On a perfectly chilly Saturday evening, the Los Angeles County Museum of Art (LACMA) was bustling with guests who eagerly made their way into the lobby of the Kubrick exhibit. As people entered, they sat in a room that projected clips from the acclaimed director’s legacy of films.
The sweeping shots of Spartacus, Danny riding his tricycle through the halls of the Overlook hotel, our favorite Droog Alex being reformed to the music of Beethoven - each clip captivated guests who are drawn to Kubrick’s moving artwork.
Stanley Kubrick, the mastermind with a repertoire of great films such as, The Shining, A Clockwork Orange and Lolita, has visually reached and impacted audiences at an intrinsic level for generations. This exhibit dissects the man’s process and mind.

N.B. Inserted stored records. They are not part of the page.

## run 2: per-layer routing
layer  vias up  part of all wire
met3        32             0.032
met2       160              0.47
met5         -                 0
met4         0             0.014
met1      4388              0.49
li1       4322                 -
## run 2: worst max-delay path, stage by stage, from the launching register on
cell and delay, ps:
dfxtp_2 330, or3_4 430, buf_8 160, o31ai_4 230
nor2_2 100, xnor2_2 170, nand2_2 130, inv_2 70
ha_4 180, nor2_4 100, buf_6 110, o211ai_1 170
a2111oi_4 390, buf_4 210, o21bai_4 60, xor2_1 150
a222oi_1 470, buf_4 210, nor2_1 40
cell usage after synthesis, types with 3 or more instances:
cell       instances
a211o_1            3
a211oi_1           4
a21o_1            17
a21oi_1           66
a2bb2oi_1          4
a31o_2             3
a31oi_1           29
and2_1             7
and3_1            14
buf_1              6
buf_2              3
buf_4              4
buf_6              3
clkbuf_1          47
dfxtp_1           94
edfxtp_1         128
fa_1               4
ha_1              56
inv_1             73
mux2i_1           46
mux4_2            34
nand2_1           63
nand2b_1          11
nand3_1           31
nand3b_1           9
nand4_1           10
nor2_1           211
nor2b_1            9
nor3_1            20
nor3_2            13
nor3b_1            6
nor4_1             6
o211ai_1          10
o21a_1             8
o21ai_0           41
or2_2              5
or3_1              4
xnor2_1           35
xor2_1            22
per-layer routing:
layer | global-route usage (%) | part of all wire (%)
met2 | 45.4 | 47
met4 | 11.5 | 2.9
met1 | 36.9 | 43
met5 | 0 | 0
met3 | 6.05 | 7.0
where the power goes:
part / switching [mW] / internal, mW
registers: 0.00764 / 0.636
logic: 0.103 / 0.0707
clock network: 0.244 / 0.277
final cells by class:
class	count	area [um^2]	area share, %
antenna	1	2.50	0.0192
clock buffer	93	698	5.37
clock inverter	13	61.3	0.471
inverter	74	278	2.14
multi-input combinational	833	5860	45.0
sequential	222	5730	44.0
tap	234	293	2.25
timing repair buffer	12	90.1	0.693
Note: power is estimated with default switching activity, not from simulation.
## src/sv/tasdg_pkg.sv

```systemverilog
`timescale 1ns / 1ps
// ----------------------------------------------------------------------------
// tasdg_pkg: shared types and constants for the step/dir generator
// Request and result payloads, per-axis control/view bundles, command and
// register codes, fixed delays.
// ----------------------------------------------------------------------------
package tasdg_pkg;

	localparam int NUM_AXES_DEF = 3;

	localparam int CMD_W     = 2;
	localparam int AXIS_W    = 2;
	localparam int POS_W     = 32;
	localparam int DELAY_W   = 16;
	localparam int COUNT_W   = 17;
	localparam int TICK_W    = 10;
	localparam int MAXPOS_W  = 31;
	localparam int FLAG_W    = 3;
	localparam int CFG_IDX_W = 3;
	localparam int CFG_DAT_W = 31;

	// command codes
	localparam logic [CMD_W-1:0] CMD_TICK = 2'd0;
	localparam logic [CMD_W-1:0] CMD_SET  = 2'd1;
	localparam logic [CMD_W-1:0] CMD_HOME = 2'd2;

	// register indexes
	localparam logic [CFG_IDX_W-1:0] REG_TICK_US    = 3'd0;
	localparam logic [CFG_IDX_W-1:0] REG_DIR_INVERT = 3'd1;
	localparam logic [CFG_IDX_W-1:0] REG_MAX_POS_X  = 3'd2;
	localparam logic [CFG_IDX_W-1:0] REG_MAX_POS_Y  = 3'd3;
	localparam logic [CFG_IDX_W-1:0] REG_MAX_POS_Z  = 3'd4;

	localparam logic [TICK_W-1:0]   TICK_US_RST  = 10'd10;
	localparam logic [MAXPOS_W-1:0] MAX_POS_RST  = 31'h7FFF_FFFF;
	localparam logic [DELAY_W-1:0]  MIN_DELAY    = 16'd100;
	localparam logic [DELAY_W-1:0]  HOME_DLY_XY  = 16'd500;
	localparam logic [DELAY_W-1:0]  HOME_DLY_Z   = 16'd200;

	typedef struct packed {
		logic [CMD_W-1:0]        cmd;
		logic [AXIS_W-1:0]       axis;
		logic signed [POS_W-1:0] target_pos;
		logic [DELAY_W-1:0]      step_delay_us;
		logic [FLAG_W-1:0]       home_levels;
		logic                    stop_active;
	} cmd_item_t;

	typedef struct packed {
		logic [FLAG_W-1:0]       step_lines;
		logic [FLAG_W-1:0]       dir_lines;
		logic [FLAG_W-1:0]       busy_flags;
		logic                    any_busy;
		logic                    all_at_zero;
		logic [FLAG_W-1:0]       home_flags;
		logic signed [POS_W-1:0] position_x;
		logic signed [POS_W-1:0] position_y;
		logic signed [POS_W-1:0] position_z;
	} result_t;

	typedef struct packed {
		logic                    tick;
		logic                    set_tgt;
		logic                    start_home;
		logic                    home_pressed;
		logic                    inv;
		logic [TICK_W-1:0]       tick_us;
		logic [MAXPOS_W-1:0]     max_pos;
		logic signed [POS_W-1:0] target_pos;
		logic [DELAY_W-1:0]      step_delay;
		logic [DELAY_W-1:0]      home_delay;
	} axis_ctl_t;

	typedef struct packed {
		logic step;
		logic dir;
		logic busy;
		logic home;
	} axis_view_t;

endpackage

```

## src/sv/tasdg_axis.sv

```systemverilog
`timescale 1ns / 1ps
// ----------------------------------------------------------------------------
// tasdg_axis: one axis of the step/dir generator
// Holds the axis state and computes its next state for one request.
// ----------------------------------------------------------------------------
module tasdg_axis (
	input  logic                               clk,
	input  logic                               arst_n,
	input  logic                               en,
	input  tasdg_pkg::axis_ctl_t               ctl,
	output tasdg_pkg::axis_view_t              view,
	output logic signed [tasdg_pkg::POS_W-1:0] pos_nx
);

	logic signed [tasdg_pkg::POS_W-1:0] pos_q, tgt_q, tgt_d, clamped;
	logic [tasdg_pkg::DELAY_W-1:0]      dly_q, dly_d;
	logic [tasdg_pkg::COUNT_W-1:0]      cnt_q, cnt_d, cnt_sat;
	logic [tasdg_pkg::COUNT_W:0]        cnt_sum;
	logic homing_q, homing_d, step_q, step_d, dir_q, dir_d, busy_q, busy_d;
	logic home_q, home_d, reach, clamp_hi;

	assign cnt_sum = {1'b0, cnt_q} + (tasdg_pkg::COUNT_W+1)'(ctl.tick_us);
	assign cnt_sat = cnt_sum[tasdg_pkg::COUNT_W] ? '1 : cnt_sum[tasdg_pkg::COUNT_W-1:0];
	assign reach   = cnt_sat >= tasdg_pkg::COUNT_W'(dly_q);

	// negative targets never exceed the (non-negative) maximum
	assign clamp_hi = !ctl.target_pos[tasdg_pkg::POS_W-1]
		&& (ctl.target_pos[tasdg_pkg::POS_W-2:0] > ctl.max_pos);
	assign clamped  = clamp_hi ? signed'({1'b0, ctl.max_pos}) : ctl.target_pos;

	always_comb begin
		pos_nx   = pos_q;
		tgt_d    = tgt_q;
		dly_d    = dly_q;
		cnt_d    = cnt_q;
		homing_d = homing_q;
		step_d   = step_q;
		dir_d    = dir_q;
		busy_d   = busy_q;
		home_d   = ctl.tick ? ctl.home_pressed : home_q;
		if (ctl.tick) begin
			if (!reach) begin
				cnt_d = cnt_sat;
			end else begin
				cnt_d = '0;
				if (homing_q) begin
					if (home_d) begin
						pos_nx   = '0;
						tgt_d    = '0;
						homing_d = 1'b0;
						busy_d   = 1'b0;
					end else begin
						busy_d = 1'b1;
						dir_d  = !ctl.inv;
						step_d = !step_q;
					end
				end else if (tgt_q != pos_q) begin
					busy_d = 1'b1;
					step_d = !step_q;
					if (tgt_q < pos_q) begin
						pos_nx = pos_q - 32'sd1;
						dir_d  = !ctl.inv;
					end else begin
						pos_nx = pos_q + 32'sd1;
						dir_d  = ctl.inv;
					end
				end else begin
					busy_d = 1'b0;
				end
			end
		end else if (ctl.set_tgt) begin
			tgt_d = clamped;
			dly_d = (ctl.step_delay < tasdg_pkg::MIN_DELAY) ? tasdg_pkg::MIN_DELAY
				: ctl.step_delay;
			if (clamped != pos_q) busy_d = 1'b1;
		end else if (ctl.start_home) begin
			dly_d    = ctl.home_delay;
			homing_d = 1'b1;
			if (!home_q) busy_d = 1'b1;
		end
	end

	assign view = '{step: step_d, dir: dir_d, busy: busy_d, home: home_d};

	always_ff @(posedge clk or negedge arst_n) begin
		if (!arst_n) begin
			pos_q    <= '0;
			tgt_q    <= '0;
			dly_q    <= '0;
			cnt_q    <= '0;
			homing_q <= 1'b0;
			step_q   <= 1'b0;
			dir_q    <= 1'b0;
			busy_q   <= 1'b0;
			home_q   <= 1'b0;
		end else if (en) begin
			pos_q    <= pos_nx;
			tgt_q    <= tgt_d;
			dly_q    <= dly_d;
			cnt_q    <= cnt_d;
			homing_q <= homing_d;
			step_q   <= step_d;
			dir_q    <= dir_d;
			busy_q   <= busy_d;
			home_q   <= home_d;
		end
	end

endmodule

```

## src/sv/three_axis_step_dir_generator.sv

```systemverilog
// A request accepted into the request register has its result registered in
// the result register. Throughput: one request per cycle unless an unread
// result stalls; axes update in parallel (counter add/compare, position step).
// Reset (arst_n low): all axis state zero, tick_us 10, dir_invert 0,
// max_pos_* 0x7FFFFFFF, both stages empty.
`timescale 1ns / 1ps
// ----------------------------------------------------------------------------
// three_axis_step_dir_generator: stepper step/dir generator with homing
// Request register -> per-axis next-state logic -> result register.
// Ticks advance delay counters and step axes toward their target or home
// switch; set/home commands load per-axis target, delay and mode.
// ----------------------------------------------------------------------------
module three_axis_step_dir_generator #(
	parameter int NUM_AXES = tasdg_pkg::NUM_AXES_DEF
) (
	input  logic                                 clk,
	input  logic                                 arst_n,
	// request channel
	input  logic                                 in_valid,
	output logic                                 in_ready,
	input  tasdg_pkg::cmd_item_t                 in_data,
	// result channel
	output logic                                 out_valid,
	input  logic                                 out_ready,
	output tasdg_pkg::result_t                   out_data,
	// configuration writes
	input  logic                                 cfg_wr_en,
	input  logic [tasdg_pkg::CFG_IDX_W-1:0]      cfg_index,
	input  logic [tasdg_pkg::CFG_DAT_W-1:0]      cfg_data
);

	// ---------------------------------------------------------------------
	// Configuration registers
	// ---------------------------------------------------------------------
	logic [tasdg_pkg::TICK_W-1:0]   tick_us_q;
	logic [tasdg_pkg::FLAG_W-1:0]   dir_inv_q;
	logic [tasdg_pkg::MAXPOS_W-1:0] max_x_q, max_y_q, max_z_q;

	always_ff @(posedge clk or negedge arst_n) begin
		if (!arst_n) begin
			tick_us_q <= tasdg_pkg::TICK_US_RST;
			dir_inv_q <= '0;
			max_x_q   <= tasdg_pkg::MAX_POS_RST;
			max_y_q   <= tasdg_pkg::MAX_POS_RST;
			max_z_q   <= tasdg_pkg::MAX_POS_RST;
		end else if (cfg_wr_en) begin
			unique case (cfg_index)
				tasdg_pkg::REG_TICK_US:    tick_us_q <= cfg_data[tasdg_pkg::TICK_W-1:0];
				tasdg_pkg::REG_DIR_INVERT: dir_inv_q <= cfg_data[tasdg_pkg::FLAG_W-1:0];
				tasdg_pkg::REG_MAX_POS_X:  max_x_q   <= cfg_data;
				tasdg_pkg::REG_MAX_POS_Y:  max_y_q   <= cfg_data;
				tasdg_pkg::REG_MAX_POS_Z:  max_z_q   <= cfg_data;
				default: ; // writes past the register list are dropped
			endcase
		end
	end

	// ---------------------------------------------------------------------
	// Request register. The request is held here until the result register
	// can take its result; fire is the cycle in which state is updated.
	// ---------------------------------------------------------------------
	tasdg_pkg::cmd_item_t item_s1;
	logic                 vld_s1;
	tasdg_pkg::result_t   res_s2, res_d;
	logic                 vld_s2;
	logic                 fire;

	assign fire     = vld_s1 && (!vld_s2 || out_ready);
	assign in_ready = !vld_s1 || fire;

	always_ff @(posedge clk or negedge arst_n) begin
		if (!arst_n) begin
			vld_s1 <= 1'b0;
		end else if (in_ready) begin
			vld_s1 <= in_valid;
		end
	end

	always_ff @(posedge clk) begin
		if (in_valid && in_ready) begin
			item_s1 <= in_data;
		end
	end

	// Tick with stop set, and the unused command code, touch nothing: no
	// axis control line is raised and the result shows the held state.
	logic tick_go;
	assign tick_go = (item_s1.cmd == tasdg_pkg::CMD_TICK) && !item_s1.stop_active;

	// ---------------------------------------------------------------------
	// Axis units
	// ---------------------------------------------------------------------
	tasdg_pkg::axis_ctl_t               ctl  [NUM_AXES];
	tasdg_pkg::axis_view_t              view [NUM_AXES];
	logic signed [tasdg_pkg::POS_W-1:0] pos_nx [NUM_AXES];
	logic [NUM_AXES-1:0]                step_v, dir_v, busy_v, home_v, zero_v;

	for (genvar i = 0; i < NUM_AXES; i++) begin : g_axis
		if (i < 3) begin : g_real
			// only axes 0..2 can be addressed and have a home switch
			assign ctl[i].set_tgt      = (item_s1.cmd == tasdg_pkg::CMD_SET)
				&& (item_s1.axis == tasdg_pkg::AXIS_W'(i));
			assign ctl[i].start_home   = (item_s1.cmd == tasdg_pkg::CMD_HOME)
				&& (item_s1.axis == tasdg_pkg::AXIS_W'(i));
			assign ctl[i].home_pressed = !item_s1.home_levels[i];
			assign ctl[i].inv          = dir_inv_q[i];
			assign ctl[i].max_pos      = (i == 0) ? max_x_q : (i == 1) ? max_y_q : max_z_q;
			assign ctl[i].home_delay   = (i < 2) ? tasdg_pkg::HOME_DLY_XY
				: tasdg_pkg::HOME_DLY_Z;
		end else begin : g_extra
			assign ctl[i].set_tgt      = 1'b0;
			assign ctl[i].start_home   = 1'b0;
			assign ctl[i].home_pressed = 1'b0;
			assign ctl[i].inv          = 1'b0;
			assign ctl[i].max_pos      = tasdg_pkg::MAX_POS_RST;
			assign ctl[i].home_delay   = tasdg_pkg::HOME_DLY_XY;
		end
		assign ctl[i].tick       = tick_go;
		assign ctl[i].tick_us    = tick_us_q;
		assign ctl[i].target_pos = item_s1.target_pos;
		assign ctl[i].step_delay = item_s1.step_delay_us;

		tasdg_axis u_axis (
			.clk    (clk),
			.arst_n (arst_n),
			.en     (fire),
			.ctl    (ctl[i]),
			.view   (view[i]),
			.pos_nx (pos_nx[i])
		);

		assign step_v[i] = view[i].step;
		assign dir_v[i]  = view[i].dir;
		assign busy_v[i] = view[i].busy;
		assign home_v[i] = view[i].home;
		assign zero_v[i] = (pos_nx[i] == '0);
	end

	// ---------------------------------------------------------------------
	// Result assembly: flag fields carry axes 0..2, absent axes read zero.
	// ---------------------------------------------------------------------
	logic [tasdg_pkg::FLAG_W-1:0]       step3, dir3, busy3, home3;
	logic signed [tasdg_pkg::POS_W-1:0] pos3 [tasdg_pkg::FLAG_W];

	for (genvar j = 0; j < tasdg_pkg::FLAG_W; j++) begin : g_pad
		if (j < NUM_AXES) begin : g_on
			assign step3[j] = step_v[j];
			assign dir3[j]  = dir_v[j];
			assign busy3[j] = busy_v[j];
			assign home3[j] = home_v[j];
			assign pos3[j]  = pos_nx[j];
		end else begin : g_off
			assign step3[j] = 1'b0;
			assign dir3[j]  = 1'b0;
			assign busy3[j] = 1'b0;
			assign home3[j] = 1'b0;
			assign pos3[j]  = '0;
		end
	end

	always_comb begin
		res_d             = '0;
		res_d.step_lines  = step3;
		res_d.dir_lines   = dir3;
		res_d.busy_flags  = busy3;
		res_d.any_busy    = |busy_v;
		res_d.all_at_zero = &zero_v;
		res_d.home_flags  = home3;
		res_d.position_x  = pos3[0];
		res_d.position_y  = pos3[1];
		res_d.position_z  = pos3[2];
	end

	// ---------------------------------------------------------------------
	// Result register
	// ---------------------------------------------------------------------
	always_ff @(posedge clk or negedge arst_n) begin
		if (!arst_n) begin
			vld_s2 <= 1'b0;
		end else if (fire) begin
			vld_s2 <= 1'b1;
		end else if (out_ready) begin
			vld_s2 <= 1'b0;
		end
	end

	always_ff @(posedge clk) begin
		if (fire) begin
			res_s2 <= res_d;
		end
	end

	assign out_valid = vld_s2;
	assign out_data  = res_s2;

	// ---------------------------------------------------------------------
	// Assertions
	// ---------------------------------------------------------------------
	// a processed request always lands in the result register
	a_fire_result: assert property (@(posedge clk) disable iff (!arst_n)
		fire |=> out_valid)
		else $error("processed request produced no result");

	// a request that cannot move on stays put in the request register
	a_s1_hold: assert property (@(posedge clk) disable iff (!arst_n)
		vld_s1 && !fire |=> vld_s1 && $stable(item_s1))
		else $error("held request lost or changed");

	// all_at_zero agrees with the reported positions
	a_zero_flag: assert property (@(posedge clk) disable iff (!arst_n)
		out_valid && out_data.all_at_zero |->
			out_data.position_x == '0 && out_data.position_y == '0
			&& out_data.position_z == '0)
		else $error("all_at_zero set with a nonzero position");

	// any_busy tracks the per-axis busy flags
	a_any_busy: assert property (@(posedge clk) disable iff (!arst_n)
		out_valid |-> out_data.any_busy == (out_data.busy_flags != '0))
		else $error("any_busy disagrees with busy_flags");

endmodule
```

Each section displayed a different film starting off with his early documentaries and noir films. One of the first major highlights were the models of the War Room in Dr. Strangelove and the notes he had to tread the fine line of creating a satirical film instead of just a straight farcical picture. One of the scenes that didn’t make it into the movie that still had pictures on display was a cream pie fight in the War Room, which he felt would ultimately not benefit the intention of the story he was trying to tell.
As you continue through the exhibit, you almost feel as if you’re wandering the recesses of Kubrick’s mind.

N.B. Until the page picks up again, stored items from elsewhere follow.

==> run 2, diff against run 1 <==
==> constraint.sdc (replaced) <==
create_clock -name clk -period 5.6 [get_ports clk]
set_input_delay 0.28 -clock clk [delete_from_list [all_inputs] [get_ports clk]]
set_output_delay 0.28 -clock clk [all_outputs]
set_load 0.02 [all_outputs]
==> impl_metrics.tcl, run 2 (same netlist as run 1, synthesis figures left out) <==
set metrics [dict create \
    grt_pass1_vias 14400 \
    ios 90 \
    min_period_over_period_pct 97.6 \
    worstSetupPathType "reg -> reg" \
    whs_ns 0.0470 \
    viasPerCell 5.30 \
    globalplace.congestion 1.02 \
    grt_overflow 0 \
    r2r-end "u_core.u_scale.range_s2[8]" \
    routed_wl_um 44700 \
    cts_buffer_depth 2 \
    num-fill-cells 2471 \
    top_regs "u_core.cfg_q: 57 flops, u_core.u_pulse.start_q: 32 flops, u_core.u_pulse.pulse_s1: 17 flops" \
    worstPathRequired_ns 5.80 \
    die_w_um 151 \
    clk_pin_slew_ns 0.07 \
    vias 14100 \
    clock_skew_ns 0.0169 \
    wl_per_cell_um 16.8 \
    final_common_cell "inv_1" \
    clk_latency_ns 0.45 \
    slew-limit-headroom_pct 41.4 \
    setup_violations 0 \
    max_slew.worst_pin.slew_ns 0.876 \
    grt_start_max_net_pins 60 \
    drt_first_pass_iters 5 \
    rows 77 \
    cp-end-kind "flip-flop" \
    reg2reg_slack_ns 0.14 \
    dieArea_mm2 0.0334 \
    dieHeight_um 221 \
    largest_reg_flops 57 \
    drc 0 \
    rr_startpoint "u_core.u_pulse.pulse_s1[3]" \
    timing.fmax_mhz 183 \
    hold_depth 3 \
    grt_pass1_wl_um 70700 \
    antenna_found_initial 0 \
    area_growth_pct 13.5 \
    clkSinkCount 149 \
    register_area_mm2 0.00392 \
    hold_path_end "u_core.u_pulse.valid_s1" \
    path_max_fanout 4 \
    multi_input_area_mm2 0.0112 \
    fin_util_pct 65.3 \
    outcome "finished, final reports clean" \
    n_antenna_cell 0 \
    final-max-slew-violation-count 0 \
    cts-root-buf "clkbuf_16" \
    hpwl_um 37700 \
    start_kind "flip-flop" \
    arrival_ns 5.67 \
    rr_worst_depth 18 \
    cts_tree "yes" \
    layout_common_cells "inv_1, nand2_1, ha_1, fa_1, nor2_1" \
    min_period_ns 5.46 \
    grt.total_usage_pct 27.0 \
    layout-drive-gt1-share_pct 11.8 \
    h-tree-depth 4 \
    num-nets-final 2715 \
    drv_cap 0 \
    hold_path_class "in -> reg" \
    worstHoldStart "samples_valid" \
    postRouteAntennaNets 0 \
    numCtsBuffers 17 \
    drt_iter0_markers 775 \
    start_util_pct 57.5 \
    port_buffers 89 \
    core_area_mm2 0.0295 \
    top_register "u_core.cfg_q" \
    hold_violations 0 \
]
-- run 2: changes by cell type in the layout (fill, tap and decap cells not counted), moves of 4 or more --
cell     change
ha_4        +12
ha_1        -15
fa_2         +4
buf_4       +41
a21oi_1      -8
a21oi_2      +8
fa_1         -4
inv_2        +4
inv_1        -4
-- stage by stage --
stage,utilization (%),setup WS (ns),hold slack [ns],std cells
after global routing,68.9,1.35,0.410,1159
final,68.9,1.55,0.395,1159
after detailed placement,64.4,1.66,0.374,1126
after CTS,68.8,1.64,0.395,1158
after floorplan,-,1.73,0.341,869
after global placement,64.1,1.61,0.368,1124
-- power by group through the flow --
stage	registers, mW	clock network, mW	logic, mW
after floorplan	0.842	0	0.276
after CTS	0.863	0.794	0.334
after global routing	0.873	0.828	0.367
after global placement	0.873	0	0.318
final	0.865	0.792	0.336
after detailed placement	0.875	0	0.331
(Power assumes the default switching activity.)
**config.mk**
```make
export PLATFORM = sky130hd
export DESIGN_NAME = protobuf_wire_stream_parser
export DESIGN_NICKNAME = d
export VERILOG_FILES = /design/src/rtl/pbw_pkg.sv /design/src/rtl/protobuf_wire_stream_parser.sv
export SDC_FILE = /design/constraint.sdc
export NUM_CORES = 1
export LEC_CHECK = 0
export ABC_AREA = 1
export BUFFER_PORTS_ARGS = -buffer_cell sky130_fd_sc_hd__buf_2
export CAP_MARGIN = 20
export CORE_UTILIZATION = 57
export CTS_BUF_LIST = sky130_fd_sc_hd__clkbuf_8
export DETAILED_ROUTE_END_ITERATION = 10
export PLACE_DENSITY = 0.79
export SLEW_MARGIN = 20
export SYNTH_ARGS = -nofsm -noshare
export SYNTH_HDL_FRONTEND = slang
export SYNTH_SLANG_ARGS = --single-unit
```
**constraint.sdc**
```tcl
create_clock -name clock -period 4.2 [get_ports clock]
set_input_delay 0.42 -clock clock [delete_from_list [all_inputs] [get_ports clock]]
set_output_delay 0.42 -clock clock [all_outputs]
set_load 0.01 [all_outputs]
```
==> src/hdl/qdbd_pkg.sv <==
// ----------------------------------------------------------------------------
// qdbd_pkg
// shared types, constants and helpers of the quadrature detent and
// button debounce unit
// ----------------------------------------------------------------------------
package qdbd_pkg;

   localparam int TIME_BITS = 32;
   localparam int NUM_BUTTONS = 4;

   typedef logic [TIME_BITS-1:0] time_type;

   // button positions inside button_levels / stable_levels
   localparam int BTN_A    = 0;
   localparam int BTN_B    = 1;
   localparam int BTN_UP   = 2;
   localparam int BTN_DOWN = 3;

   // event bit positions
   localparam int EV_A_PRESS    = 0;
   localparam int EV_A_RELEASE  = 1;
   localparam int EV_B_PRESS    = 2;
   localparam int EV_B_RELEASE  = 3;
   localparam int EV_UP_PRESS   = 4;
   localparam int EV_UP_RELEASE = 5;
   localparam int EV_UP_LONG    = 6;
   localparam int EV_DN_PRESS   = 7;
   localparam int EV_DN_RELEASE = 8;
   localparam int EV_DN_LONG    = 9;

   // configuration register indexes
   localparam logic [2:0] CSR_EDGES_PER_DETENT = 3'd0;
   localparam logic [2:0] CSR_INVERT_DIRECTION = 3'd1;
   localparam logic [2:0] CSR_BUTTON_ENABLE    = 3'd2;
   localparam logic [2:0] CSR_DEBOUNCE_TIME    = 3'd3;
   localparam logic [2:0] CSR_LONG_PRESS_TIME  = 3'd4;
   localparam logic [2:0] CSR_REPEAT_DELAY     = 3'd5;
   localparam logic [2:0] CSR_REPEAT_PERIOD    = 3'd6;

   // configuration reset values
   localparam logic [3:0]  RST_EDGES_PER_DETENT = 4'd4;
   localparam logic        RST_INVERT_DIRECTION = 1'b0;
   localparam logic [3:0]  RST_BUTTON_ENABLE    = 4'd3;
   localparam logic [15:0] RST_DEBOUNCE_TIME    = 16'd20;
   localparam logic [15:0] RST_LONG_PRESS_TIME  = 16'd600;
   localparam logic [15:0] RST_REPEAT_DELAY     = 16'd400;
   localparam logic [15:0] RST_REPEAT_PERIOD    = 16'd100;

   typedef struct packed {
      logic        line_a;
      logic        line_b;
      logic [3:0]  button_levels;
      logic [31:0] now_ms;
   } req_type;

   typedef struct packed {
      logic signed [1:0] encoder_detent;
      logic [1:0]        up_steps;
      logic [1:0]        down_steps;
      logic [9:0]        button_events;
      logic [3:0]        stable_levels;
   } rsp_type;

   // what one debounce lane reports for the current sample
   typedef struct packed {
      logic press;
      logic release_ev;
      logic level;
   } deb_result_type;

   // what one hold lane reports for the current sample
   typedef struct packed {
      logic [1:0] steps;
      logic       long_ev;
   } hold_result_type;

   // quadrature transition table, index {previous ab, current ab}
   function automatic logic signed [1:0] quad_step(input logic [3:0] idx);
      logic signed [1:0] s;
      unique case (idx)
         4'd1, 4'd7, 4'd8, 4'd14:  s = 2'sd1;
         4'd2, 4'd4, 4'd11, 4'd13: s = -2'sd1;
         default:                  s = 2'sd0;
      endcase
      return s;
   endfunction

   // wrapping elapsed time compared against a 16-bit limit
   function automatic logic time_reached(input time_type now, input time_type since,
                                         input logic [15:0] limit);
      time_type diff;
      diff = now - since;
      return diff >= TIME_BITS'(limit);
   endfunction

endpackage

Each section is distinctly filled with his thoughts and pieces so integral to the productions of his pictures. In one room, you’re greeted by the music of 2001: A Space Odyssey and come face to face with the creepy fetus and costumes from the film. In another room you see the iconic helmet from 1987's Full Metal Jacket on display that reads, “Born to Kill” with a little peace symbol button on the side.
The awe in the rooms is palpable but not as much as in the A Clockwork Orange room, which is hands down my favorite. On display at Clockwork are the set pieces of the women milk dispensers and Alex’s costume from the film posing as if he was dancing along to “Singing in the Rain.”
Kubrick, no stranger to controversy and ironic social commentary, left a collection of newspaper clippings in regards to the spur in violence that Clockwork supposedly inspired in youth. These stories from around the world of copycats are right next to the fake newspaper clippings from the movie that mirrored the violence the media exploited for sensationalism in regards to Alex’s tale of reformation from his “ultra-violence” days.
The other busy room where people could not help but linger for long periods of time was the one dedicated to The Shining. The centerpieces on display, including the typewriter, axes, dresses of the creepy little girls and even Kubrick’s copy of Stephen King’s novel is sure to delight film geeks more than anything could on Christmas.
It’s truly an inspiration to learn from the process of a great film director – don’t miss out on this exhibit.